Low‐voltage driven ionic soft actuators based on <scp>AMPS</scp>‐medicated bacterial cellulose nanofibers

摘要

Abstract Ecofriendly high‐performance soft actuators are growing due to the development of intelligent microrobots, flexible wearable technology, and soft robotics. We report an eco‐friendly low‐voltage ionic soft actuator based on bacterial cellulose (BC), ionic liquid (IL), and 2‐acrylamido‐2‐methyl‐1‐propanesulfonic acid (AMPS). The BC‐IL‐AMPS actuator, characterized by its straightforward fabrication process and expedited prototyping, demonstrates exceptional actuation performances, achieving a large tip displacement of ±12 mm under 0.1 Hz at 1.0 V. Moreover, the actuator exhibits excellent repeatability and endurance with a 98% displacement retention after 2 h.
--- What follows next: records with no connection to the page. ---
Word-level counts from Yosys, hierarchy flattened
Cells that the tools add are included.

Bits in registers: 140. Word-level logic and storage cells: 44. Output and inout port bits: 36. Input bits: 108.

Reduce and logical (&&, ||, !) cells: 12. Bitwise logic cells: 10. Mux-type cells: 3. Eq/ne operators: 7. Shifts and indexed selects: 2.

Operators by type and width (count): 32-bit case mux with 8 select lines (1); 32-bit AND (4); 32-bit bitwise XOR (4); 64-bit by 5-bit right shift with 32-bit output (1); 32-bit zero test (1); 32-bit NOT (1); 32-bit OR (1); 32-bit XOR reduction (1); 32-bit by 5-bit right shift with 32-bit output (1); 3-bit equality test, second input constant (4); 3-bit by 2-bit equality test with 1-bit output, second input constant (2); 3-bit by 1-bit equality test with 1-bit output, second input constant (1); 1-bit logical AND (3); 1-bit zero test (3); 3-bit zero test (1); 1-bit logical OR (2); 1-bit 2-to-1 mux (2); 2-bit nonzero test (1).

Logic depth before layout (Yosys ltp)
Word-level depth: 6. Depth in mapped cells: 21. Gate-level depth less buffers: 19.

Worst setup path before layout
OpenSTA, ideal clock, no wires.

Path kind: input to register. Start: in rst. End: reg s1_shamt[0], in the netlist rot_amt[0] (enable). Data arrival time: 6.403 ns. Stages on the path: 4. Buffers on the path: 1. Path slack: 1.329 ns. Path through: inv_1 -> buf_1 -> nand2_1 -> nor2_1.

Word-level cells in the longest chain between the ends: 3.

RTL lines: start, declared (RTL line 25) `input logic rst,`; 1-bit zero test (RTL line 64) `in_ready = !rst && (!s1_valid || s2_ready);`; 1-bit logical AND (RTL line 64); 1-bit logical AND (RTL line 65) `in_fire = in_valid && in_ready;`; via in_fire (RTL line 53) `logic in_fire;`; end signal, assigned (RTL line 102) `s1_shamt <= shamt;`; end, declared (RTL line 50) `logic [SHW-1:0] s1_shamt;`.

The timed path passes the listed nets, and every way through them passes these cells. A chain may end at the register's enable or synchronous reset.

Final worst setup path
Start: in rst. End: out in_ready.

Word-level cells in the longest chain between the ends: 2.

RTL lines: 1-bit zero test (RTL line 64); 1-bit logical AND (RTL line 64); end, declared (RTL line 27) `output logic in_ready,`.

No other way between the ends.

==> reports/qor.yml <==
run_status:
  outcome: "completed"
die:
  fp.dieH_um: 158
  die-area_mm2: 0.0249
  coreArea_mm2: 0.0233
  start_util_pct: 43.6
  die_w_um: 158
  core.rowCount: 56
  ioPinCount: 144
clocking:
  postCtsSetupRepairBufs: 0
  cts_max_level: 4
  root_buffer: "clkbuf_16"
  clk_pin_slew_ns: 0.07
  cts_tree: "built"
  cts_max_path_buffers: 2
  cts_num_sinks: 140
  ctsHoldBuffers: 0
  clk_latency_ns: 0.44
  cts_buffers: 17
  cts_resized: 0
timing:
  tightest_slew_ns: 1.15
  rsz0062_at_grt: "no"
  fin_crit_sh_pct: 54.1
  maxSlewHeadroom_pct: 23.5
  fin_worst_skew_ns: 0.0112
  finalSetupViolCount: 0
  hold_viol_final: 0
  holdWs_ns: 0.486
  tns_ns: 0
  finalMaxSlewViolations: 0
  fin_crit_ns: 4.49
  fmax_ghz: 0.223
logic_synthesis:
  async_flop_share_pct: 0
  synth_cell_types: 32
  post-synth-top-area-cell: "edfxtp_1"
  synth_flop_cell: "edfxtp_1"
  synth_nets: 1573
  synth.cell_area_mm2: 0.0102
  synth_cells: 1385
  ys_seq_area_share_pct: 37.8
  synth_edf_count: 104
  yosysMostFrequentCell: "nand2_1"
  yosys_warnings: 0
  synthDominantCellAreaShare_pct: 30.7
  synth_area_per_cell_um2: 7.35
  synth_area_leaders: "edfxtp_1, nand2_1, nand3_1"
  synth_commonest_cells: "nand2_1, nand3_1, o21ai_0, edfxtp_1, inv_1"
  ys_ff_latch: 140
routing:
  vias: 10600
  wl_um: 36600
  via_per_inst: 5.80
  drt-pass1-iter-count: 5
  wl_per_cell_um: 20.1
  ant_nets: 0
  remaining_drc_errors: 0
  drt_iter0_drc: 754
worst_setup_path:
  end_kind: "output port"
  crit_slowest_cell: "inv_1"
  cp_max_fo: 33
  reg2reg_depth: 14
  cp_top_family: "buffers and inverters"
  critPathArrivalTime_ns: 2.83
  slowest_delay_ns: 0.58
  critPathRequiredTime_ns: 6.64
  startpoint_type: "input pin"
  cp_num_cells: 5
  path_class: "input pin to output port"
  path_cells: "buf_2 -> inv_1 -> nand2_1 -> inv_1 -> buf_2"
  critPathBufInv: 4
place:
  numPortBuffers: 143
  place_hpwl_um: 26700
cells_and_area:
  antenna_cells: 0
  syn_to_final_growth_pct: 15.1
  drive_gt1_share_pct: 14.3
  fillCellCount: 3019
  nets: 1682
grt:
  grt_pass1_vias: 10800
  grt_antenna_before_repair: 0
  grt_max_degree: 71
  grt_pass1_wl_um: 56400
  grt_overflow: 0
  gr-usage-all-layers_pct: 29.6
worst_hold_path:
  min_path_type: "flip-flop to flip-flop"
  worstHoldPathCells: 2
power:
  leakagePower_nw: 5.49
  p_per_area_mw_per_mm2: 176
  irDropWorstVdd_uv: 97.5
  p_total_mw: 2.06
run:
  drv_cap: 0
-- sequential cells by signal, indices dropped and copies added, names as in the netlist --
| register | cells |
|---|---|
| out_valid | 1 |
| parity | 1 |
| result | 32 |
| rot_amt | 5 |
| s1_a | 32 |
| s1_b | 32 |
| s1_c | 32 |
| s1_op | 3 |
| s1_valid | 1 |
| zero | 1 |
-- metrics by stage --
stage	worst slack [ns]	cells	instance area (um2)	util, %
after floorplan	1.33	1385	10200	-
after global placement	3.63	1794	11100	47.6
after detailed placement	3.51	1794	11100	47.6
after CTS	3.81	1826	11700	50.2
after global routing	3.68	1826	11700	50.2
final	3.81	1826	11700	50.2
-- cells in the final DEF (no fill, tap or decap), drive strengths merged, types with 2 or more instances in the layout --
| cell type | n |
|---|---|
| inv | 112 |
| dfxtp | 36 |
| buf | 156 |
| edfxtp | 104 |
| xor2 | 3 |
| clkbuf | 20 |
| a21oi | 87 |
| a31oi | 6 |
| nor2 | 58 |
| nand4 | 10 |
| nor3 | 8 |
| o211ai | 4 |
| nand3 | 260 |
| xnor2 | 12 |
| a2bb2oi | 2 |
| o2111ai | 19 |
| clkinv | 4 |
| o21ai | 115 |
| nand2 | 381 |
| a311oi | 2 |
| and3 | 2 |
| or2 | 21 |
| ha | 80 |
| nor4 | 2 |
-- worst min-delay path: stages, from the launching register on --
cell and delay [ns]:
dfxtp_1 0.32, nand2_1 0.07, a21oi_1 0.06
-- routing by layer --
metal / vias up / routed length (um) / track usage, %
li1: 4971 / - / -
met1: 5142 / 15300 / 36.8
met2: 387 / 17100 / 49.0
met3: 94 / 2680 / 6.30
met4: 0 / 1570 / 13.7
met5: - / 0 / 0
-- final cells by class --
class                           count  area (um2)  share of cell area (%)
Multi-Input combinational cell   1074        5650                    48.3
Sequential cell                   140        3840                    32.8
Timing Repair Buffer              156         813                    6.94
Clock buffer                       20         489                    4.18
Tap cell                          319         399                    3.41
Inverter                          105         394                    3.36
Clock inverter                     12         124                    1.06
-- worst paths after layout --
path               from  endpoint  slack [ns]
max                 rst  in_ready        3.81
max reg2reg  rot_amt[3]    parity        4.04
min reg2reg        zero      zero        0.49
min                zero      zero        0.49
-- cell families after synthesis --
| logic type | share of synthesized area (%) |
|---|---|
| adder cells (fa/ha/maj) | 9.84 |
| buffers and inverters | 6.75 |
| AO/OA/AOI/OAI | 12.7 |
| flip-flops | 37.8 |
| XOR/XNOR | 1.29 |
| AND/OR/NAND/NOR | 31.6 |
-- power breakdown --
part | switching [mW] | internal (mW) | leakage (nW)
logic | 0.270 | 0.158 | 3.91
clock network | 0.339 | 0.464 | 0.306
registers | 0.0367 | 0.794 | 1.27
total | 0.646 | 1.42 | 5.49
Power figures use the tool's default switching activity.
$ cat config.mk
export PLATFORM = sky130hd
export DESIGN_NAME = phys_reg_wakeup
export DESIGN_NICKNAME = d
export VERILOG_FILES = /design/src/rtl/phys_reg_wakeup.sv
export SDC_FILE = /design/constraint.sdc
export NUM_CORES = 2
export LEC_CHECK = 0
export BUFFER_PORTS_ARGS = -buffer_cell sky130_fd_sc_hd__buf_2
export CAP_MARGIN = 20
export CORE_UTILIZATION = 65
export DETAILED_ROUTE_END_ITERATION = 16
export HOLD_SLACK_MARGIN = 0.06
export PLACE_DENSITY = 0.79
export RECOVER_POWER = 100
export REMOVE_ABC_BUFFERS = 1
export SLEW_MARGIN = 20
export SYNTH_ARGS = -nofsm -noshare
export SYNTH_HDL_FRONTEND = slang
export SYNTH_SLANG_ARGS = --single-unit
$ cat constraint.sdc
create_clock -name CLK -period 9.9 [get_ports CLK]
set_input_delay 0.99 -clock CLK [delete_from_list [all_inputs] [get_ports CLK]]
set_output_delay 0.99 -clock CLK [all_outputs]
set_load 0.005 [all_outputs]
$ cat src/rtl/phys_reg_wakeup.sv
// phys_reg_wakeup: physical register file receiving the EXE result broadcast.
// Keeps the value array and per-entry ready bits, serves two issue-side
// operand read ports with same-cycle broadcast bypass, re-emits a registered
// wakeup pulse to the issue queue, and counts outstanding (not-ready) entries.
// Entry 0 is hardwired: always ready, value 0, immune to alloc and broadcast.

module phys_reg_wakeup #(
    parameter int NUM_PREGS = 64,
    parameter int DATA_W    = 32,
    parameter int IDX_W     = $clog2(NUM_PREGS)
) (
    input  logic              CLK,
    input  logic              RESET,
    input  logic              broadcast_flag,
    input  logic [IDX_W-1:0]  broadcast_map,
    input  logic [4:0]        broadcast_reg,
    input  logic [DATA_W-1:0] broadcast_val,
    input  logic              alloc_flag,
    input  logic [IDX_W-1:0]  alloc_map,
    input  logic              flush,
    input  logic [IDX_W-1:0]  rd_mapA,
    input  logic [IDX_W-1:0]  rd_mapB,
    output logic [DATA_W-1:0] rd_valA,
    output logic [DATA_W-1:0] rd_valB,
    output logic              rd_readyA,
    output logic              rd_readyB,
    output logic              wakeup_flag,
    output logic [IDX_W-1:0]  wakeup_map,
    output logic [DATA_W-1:0] wakeup_val,
    output logic [IDX_W:0]    pending_count
);

    localparam logic [IDX_W-1:0]  ZERO_IDX  = {IDX_W{1'b0}};
    localparam logic [DATA_W-1:0] ZERO_VAL  = {DATA_W{1'b0}};
    localparam logic [IDX_W:0]    ZERO_CNT  = {(IDX_W+1){1'b0}};
    localparam logic [IDX_W:0]    ONE_CNT   = {{IDX_W{1'b0}}, 1'b1};
    localparam logic [IDX_W:0]    MAX_PEND  = (IDX_W+1)'(NUM_PREGS - 1);

    logic [DATA_W-1:0]    value_r [NUM_PREGS];
    logic [NUM_PREGS-1:0] ready_r;
    logic [NUM_PREGS-1:0] ready_next_s;
    logic                 wakeup_flag_r;
    logic [IDX_W-1:0]     wakeup_map_r;
    logic [DATA_W-1:0]    wakeup_val_r;
    logic [IDX_W:0]       pending_r;
    logic [IDX_W:0]       pending_next_s;
    logic                 bc_hit_s;
    logic                 al_hit_s;
    logic                 inc_s;
    logic                 dec_s;
    logic                 debug_unused_s;

    // The architectural destination is carried for debug visibility only.
    assign debug_unused_s = ^broadcast_reg;

    // Qualify broadcast/alloc events and decide the pending-count step.
    always_comb begin
        bc_hit_s = broadcast_flag && (broadcast_map != ZERO_IDX);
        // A flush discards any allocation presented in the same cycle.
        al_hit_s = alloc_flag && (alloc_map != ZERO_IDX) && !flush;
        inc_s    = al_hit_s && ready_r[alloc_map];
        // A same-map allocation re-arms the entry, so no decrement then.
        dec_s    = bc_hit_s && !ready_r[broadcast_map] &&
                   !(al_hit_s && (alloc_map == broadcast_map));
    end

    // Next ready vector: flush readies everything, alloc beats broadcast.
    always_comb begin
        ready_next_s = ready_r;
        if (flush) begin
            ready_next_s = {NUM_PREGS{1'b1}};
        end else begin
            if (bc_hit_s) begin
                ready_next_s[broadcast_map] = 1'b1;
            end else begin
                ready_next_s = ready_next_s;
            end
            if (al_hit_s) begin
                ready_next_s[alloc_map] = 1'b0;
            end else begin
                ready_next_s = ready_next_s;
            end
        end
        ready_next_s[0] = 1'b1;
    end

    // Next pending count, bounded to 0..NUM_PREGS-1.
    always_comb begin
        pending_next_s = pending_r;
        if (flush) begin
            pending_next_s = ZERO_CNT;
        end else if (inc_s && !dec_s && (pending_r < MAX_PEND)) begin
            pending_next_s = pending_r + ONE_CNT;
        end else if (dec_s && !inc_s && (pending_r > ZERO_CNT)) begin
            pending_next_s = pending_r - ONE_CNT;
        end else begin
            pending_next_s = pending_r;
        end
    end

    // Ready bits and pending count state.
    always_ff @(posedge CLK or negedge RESET) begin
        if (!RESET) begin
            ready_r   <= {NUM_PREGS{1'b1}};
            pending_r <= ZERO_CNT;
        end else begin
            ready_r   <= ready_next_s;
            pending_r <= pending_next_s;
        end
    end

    // Value array: a valid broadcast writes its result (flush does not block it).
    always_ff @(posedge CLK or negedge RESET) begin
        if (!RESET) begin
            for (int i = 0; i < NUM_PREGS; i++) begin
                value_r[i] <= ZERO_VAL;
            end
        end else begin
            if (bc_hit_s) begin
                value_r[broadcast_map] <= broadcast_val;
            end
        end
    end

    // Registered single-cycle wakeup pulse, one cycle after the broadcast.
    always_ff @(posedge CLK or negedge RESET) begin
        if (!RESET) begin
            wakeup_flag_r <= 1'b0;
            wakeup_map_r  <= ZERO_IDX;
            wakeup_val_r  <= ZERO_VAL;
        end else begin
            wakeup_flag_r <= bc_hit_s;
            if (bc_hit_s) begin
                wakeup_map_r <= broadcast_map;
                wakeup_val_r <= broadcast_val;
            end
        end
    end

    // Operand read ports with same-cycle broadcast bypass; map 0 reads as ready zero.
    always_comb begin
        if (rd_mapA == ZERO_IDX) begin
            rd_valA   = ZERO_VAL;
            rd_readyA = 1'b1;
        end else if (broadcast_flag && (broadcast_map == rd_mapA)) begin
            rd_valA   = broadcast_val;
            rd_readyA = 1'b1;
        end else begin
            rd_valA   = value_r[rd_mapA];
            rd_readyA = ready_r[rd_mapA];
        end
        if (rd_mapB == ZERO_IDX) begin
            rd_valB   = ZERO_VAL;
            rd_readyB = 1'b1;
        end else if (broadcast_flag && (broadcast_map == rd_mapB)) begin
            rd_valB   = broadcast_val;
            rd_readyB = 1'b1;
        end else begin
            rd_valB   = value_r[rd_mapB];
            rd_readyB = ready_r[rd_mapB];
        end
    end

    assign wakeup_flag   = wakeup_flag_r;
    assign wakeup_map    = wakeup_map_r;
    assign wakeup_val    = wakeup_val_r;
    assign pending_count = pending_r;

endmodule

# Word level (Yosys, flattened, before mapping)
# Cells that the tools add are included.
# op_classes
n_lt_le_gt_ge,12
n_eq_ne,3
add_sub_neg,2
reduce_logical,26
n_bitwise,6
mux,36
# op_table
cell,n
$bwmux W2048,1
$bmux W32 S6,2
$mux W32,9
$mux W64,4
$demux W32 S6,1
$and A64 B64 Y64,1
$not A64 Y64,1
$or A64 B64 Y64,1
$lt A6 B7 Y1 const B,4
$bmux W1 S6,4
$ge A7 B7 Y1 const B,3
$mux W7,3
$not A6 Y7,3
$eq A6 B6 Y1,3
$logic_and A1 B1 Y1,16
$demux W1 S6,2
$ge A6 B1 Y1 const B,2
$logic_not A6 Y1,2
$reduce_bool A6 Y1,2
$mux W1,10
$add A7 B1 Y7 const B,1
$gt A7 B1 Y1 const B,1
$lt A7 B1 Y1 const B,1
$lt A7 B6 Y1 const B,1
3 further kinds,7
# totals
reg_bits,2157
out_inout_bits,112
in_bits,66
wordCells,154

# Logic depth before layout (Yosys ltp)
# logic_depth
ltp_word,11
mapped_depth,17
ltp_nobuf,14

# Worst setup path before layout
# Ideal clock, no wire load.
# synth_path
path_kind,input -> output
from,input rd_mapB[0]
to,output rd_valB[1]
n_path_buf,4
setup_slack_ns,5.640
required_time_ns,8.910
path_stages,10
arrival_time_ns,3.270
cell_sequence,buf_2 > buf_4 > buf_2 > buf_2 > mux4_2 > mux4_2 > mux2i_1 > nand2_1 > o211ai_1 > a21oi_1
# synth_between
elab_chain_len,6
elab_cells_between_ends,9
cone_classes,1 x eq/ne; 5 x mux; 1 x bitwise; 2 x reduce/logical
# synth_lines
element,line_no,rtl
start: declaration,22,"input logic [IDX_W-1:0] rd_mapB,"
$not A6 Y7 (not written as such),159,rd_valB = value_r[rd_mapB];
$bmux W32 S6,159,
$mux W32 (not written as such) (2 in a row),159,
$mux W32,155,end else if (broadcast_flag && (broadcast_map == rd_mapB)) begin
$mux W32 (*),152,if (rd_mapB == ZERO_IDX) begin
end: declaration,24,"output logic [DATA_W-1:0] rd_valB,"
# Every way passes the cells marked *; elsewhere a longest branch is shown, timed or not. The select of a mux whose other input is x is not followed.

# Worst setup path in the final report
# layout_path
from,input broadcast_map[2]
to,register value_r[812] (netlist bit)
# layout_between
elab_chain_len,6
elab_cells_between_ends,9
cone_classes,2 x order compare; 3 x mux; 1 x bitwise; 3 x reduce/logical
# layout_lines
element,line_no,rtl
start: declaration,15,"input logic [IDX_W-1:0] broadcast_map,"
$not A6 Y7 (not written as such),120,value_r[broadcast_map] <= broadcast_val;
$ge A7 B7 Y1 (not written as such) or $lt A7 B1 Y1 (tied branches),120,
$logic_and A1 B1 Y1 (not written as such),120,
$mux W32 (not written as such),120,
$demux W32 S6,120,
$bwmux W2048,120,
end signal: indexed assignment,120,
end: declaration,39,logic [DATA_W-1:0] value_r [NUM_PREGS];
# Parallel ways exist; a longest one is shown, timed or not.
# A chain may end at the register's enable or synchronous reset.

==> results.yml <==
outcome:
  status: "finished, violations left"
  violations: "capacitance limit, slew limit"
logic_synthesis:
  async_flop_share_pct: 100
  synth_fa_ha_area_share_pct: 0.0712
  yosys.area.top_type: "dfrtp_1"
  ys_seq_area_share_pct: 46.6
  synth_xor_area_share_pct: 0.166
  synth_mux_area_share_pct: 46.6
  ys_top_cells_by_area: "dfrtp_1 45%, mux4_2 27%, mux2_2 19%"
  synth_edf_count: 0
  yosysWarnings: 0
  synth_area_per_cell_um2: 15.9
  synth_flop_cell: "dfrtp_1"
  synth-simple-area-share_pct: 2.34
  synth_area_um2: 116000
  synth-seq-cells: 2157
  synth_top_family_by_area: "multiplexers"
  yosys.area.top_type_share_pct: 45.2
  synth_compound_area_share_pct: 1.12
  yosysUniqueCellTypes: 66
  synthCells: 7296
placed_design:
  portBuffers: 172
  dp_hpwl_um: 193000
  pre_cts_slack_ns: 3.69
  gp_congestion: 0.890
  post-place-cells: 9134
timing:
  fin_crit_ns: 8.38
  final-setup-viol-count: 0
  rsz0062_at_grt: "no"
  fin_tns_setup_ns: 0
  drv_slew: 2502
  fmax_ghz: 0.119
  hold_viol: 0
  period_share_pct: 84.6
  slew_headroom_pct: -362
  tightestPinTransition_ns: 6.93
  skew_ns: 0.0216
  layout_setup_ws_ns: 1.52
clocking:
  post_cts_buffers: 0
  cts_tree: "built"
  clk_path_buf_depth: 3
  clk_pin_slew_ns: 0.06
  cts.sinks: 2157
  cts_resized: 0
  cts_root_buffer: "clkbuf_16"
  clkLatencyLatePin_ns: 0.88
  numCtsBuffers: 221
  h-tree-depth: 4
  hold_buffers: 0
power:
  ir_worst_vdd_v: 0.000164
  leakagePower_nw: 54.7
  switchingPower_mw: 6.18
  intPower_mw: 17.3
  p_total_mw: 23.5
  p_sw_share_pct: 26.3
  p_comb_share_pct: 17.4
  p_clk_share_pct: 36.7
  power.share.sequential_pct: 45.9
  p_per_area_nw_per_um2: 188
critical_path:
  crit_path_end_kind: "register"
  cp-start-kind: "input port"
  required_ns: 10.64
  critPathMaxFanout: 35
  path_class: "in2reg"
  cp_data_arrival_time_ns: 9.12
die:
  fp-row-count: 154
  ios: 178
  die_x_um: 424
  initial_utilization_pct: 65.6
  dieArea_um2: 180000
  core-area_um2: 177000
  die_height_um: 424
layout:
  layout.cells.non_filler: 9557
  syn2layout_area_growth_pct: 8.03
  final_cell_mix: "2094 x dfrtp_1, 1955 x mux2_2, 1387 x mux4_2"
  drive_gt1_share_pct: 55.5
  final_nets: 7093
  final_common_cell: "dfrtp_1"
global_routing:
  grt.total_usage_pct: 41.4
  grt_pass1_vias: 76200
  grt_first_pass_wirelength_um: 532000
  antenna_found_initial: 13
  grt_max_degree: 185
  grt_remaining_overflow: 0
routing:
  viasPerCell: 7.71
  first_pass_iters: 6
  drt_iter0_drc: 10400
  via_count: 73600
  routedWlPerCell_um: 38.0
  routed_wl_um: 364000
  drtAntennaViolNets: 0
  drc: 0
run:
  drv_cap: 107
worst_hold_path:
  hp-class: "reg2reg"
cell usage after synthesis, drive strengths merged (3+ instances only):
cell	n
xor2	10
a221oi	3
mux2	1966
and3	6
clkbuf	507
a31oi	6
ha	5
a211o	5
o211ai	11
and3b	4
and2	4
a21oi	58
nor3	9
mux4	1387
nor2	111
or3	8
a211oi	8
nor4	5
buf	337
dfrtp	2094
nor3b	8
o31ai	4
o22ai	23
nand2b	6
a22o	3
nand2	431
inv	26
o32a	26
nor2b	13
dfstp	63
mux2i	58
nand4	8
a21o	4
a22oi	5
nand3	16
o21ai	11
nand3b	6
xnor2	12
o2bb2ai	3
power by group through the flow:
stage,sequential [mW],clock (mW),combinational [mW]
floorplan,10.6,0,2.74
global placement,10.7,0,3.95
detailed placement,10.9,0,4.07
CTS,10.7,8.65,4.10
global route,10.9,8.99,4.33
finish,10.8,8.62,4.10
state kept, by name, indices dropped and copies added (netlist names):
| register | count |
|---|---|
| pending_count | 7 |
| ready_r | 63 |
| value_r | 2048 |
| wakeup_flag | 1 |
| wakeup_map | 6 |
| wakeup_val | 32 |
metal layers:
layer	vias to the layer above	wire length [µm]	track usage [%]	share of wire (%)
met5	-	67	0	0.018
li1	27700	-	-	-
met1	39500	127000	54.8	35
met2	5135	167000	61.6	46
met3	1268	45700	13.0	13
met4	10	24000	23.4	6.6
metrics by stage:
stage          utilization [%]  hold WS, ns  instance area (µm²)
6_report                  70.9        0.396               125000
5_1_grt                   70.8        0.408               125000
4_1_cts                   71.3        0.121               126000
3_5_place_dp              67.1        0.383               119000
3_3_place_gp              67.0        0.376               118000
2_1_floorplan                -        0.365               112000
worst max-delay path, cell delays in order:
cell,delay (ns)
clkbuf_1,1.61
nand3_1,1.16
nor2_1,1.47
clkbuf_1,1.27
clkbuf_1,2.07
mux2_2,0.49
final cells by class:
cell class              count  area [µm²]
repair buffers            346        2290
clock buffers             334        6670
clock inverters            72         797
inverters                  26        97.6
diodes                     13        32.5
multi-input cells        4269       58300
well taps                2340        2930
fillers                 11000       51500
flip-flops and latches   2157       54100
cells by family after synthesis:
logic type                 after synthesis
muxes                                 3411
DFF                                   2157
buffers and inverters                  870
and+or+nand+nor                        645
AOI/OAI and AO/OA                      185
xor gates and xnor gates                22
adders and majority gates                6
path summary, 6_finish.rpt:
| kind | end | depth (start not counted) | startpoint | slack, ns |
|---|---|---|---|---|
| max | value_r[812]$_DFFE_PN0P_ | 6 | broadcast_map[2] | 1.52 |
| min | value_r[2042]$_DFFE_PN0P_ | 0 | value_r[2042]$_DFFE_PN0P_ | 0.40 |
| max reg2reg | pending_count[6]$_DFFE_PN0P_ | 14 | ready_r[41]$_DFF_PN1_ | 5.74 |
| min reg2reg | value_r[2042]$_DFFE_PN0P_ | 0 | value_r[2042]$_DFFE_PN0P_ | 0.40 |
| max in group asynchronous | value_r[1770]$_DFFE_PN0P_ | 3 | RESET | 2.93 |
| min in group asynchronous | value_r[363]$_DFFE_PN0P_ | 1 | RESET | 2.77 |
No activity file was read; power rests on OpenSTA's default activity.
The improved actuation effectiveness stems from the strong synergistic interactions between BC, IL, and AMPS. We have successfully created practical applications, such as bionic fingers, biomimetic manta rays, flexible grippers, and electroactive mechanical arms. The BC‐IL‐AMPS actuator's combination of high performance, sustainability, and simple production heralds a new era in soft actuator technology, offering groundbreaking solutions for soft robotics, biomedicine, and MEMS applications. Highlights A low‐voltage bacterial cellulose ionic actuator. Excellent actuation responses and electrochemical properties. Demonstrating promising bioinspired applications.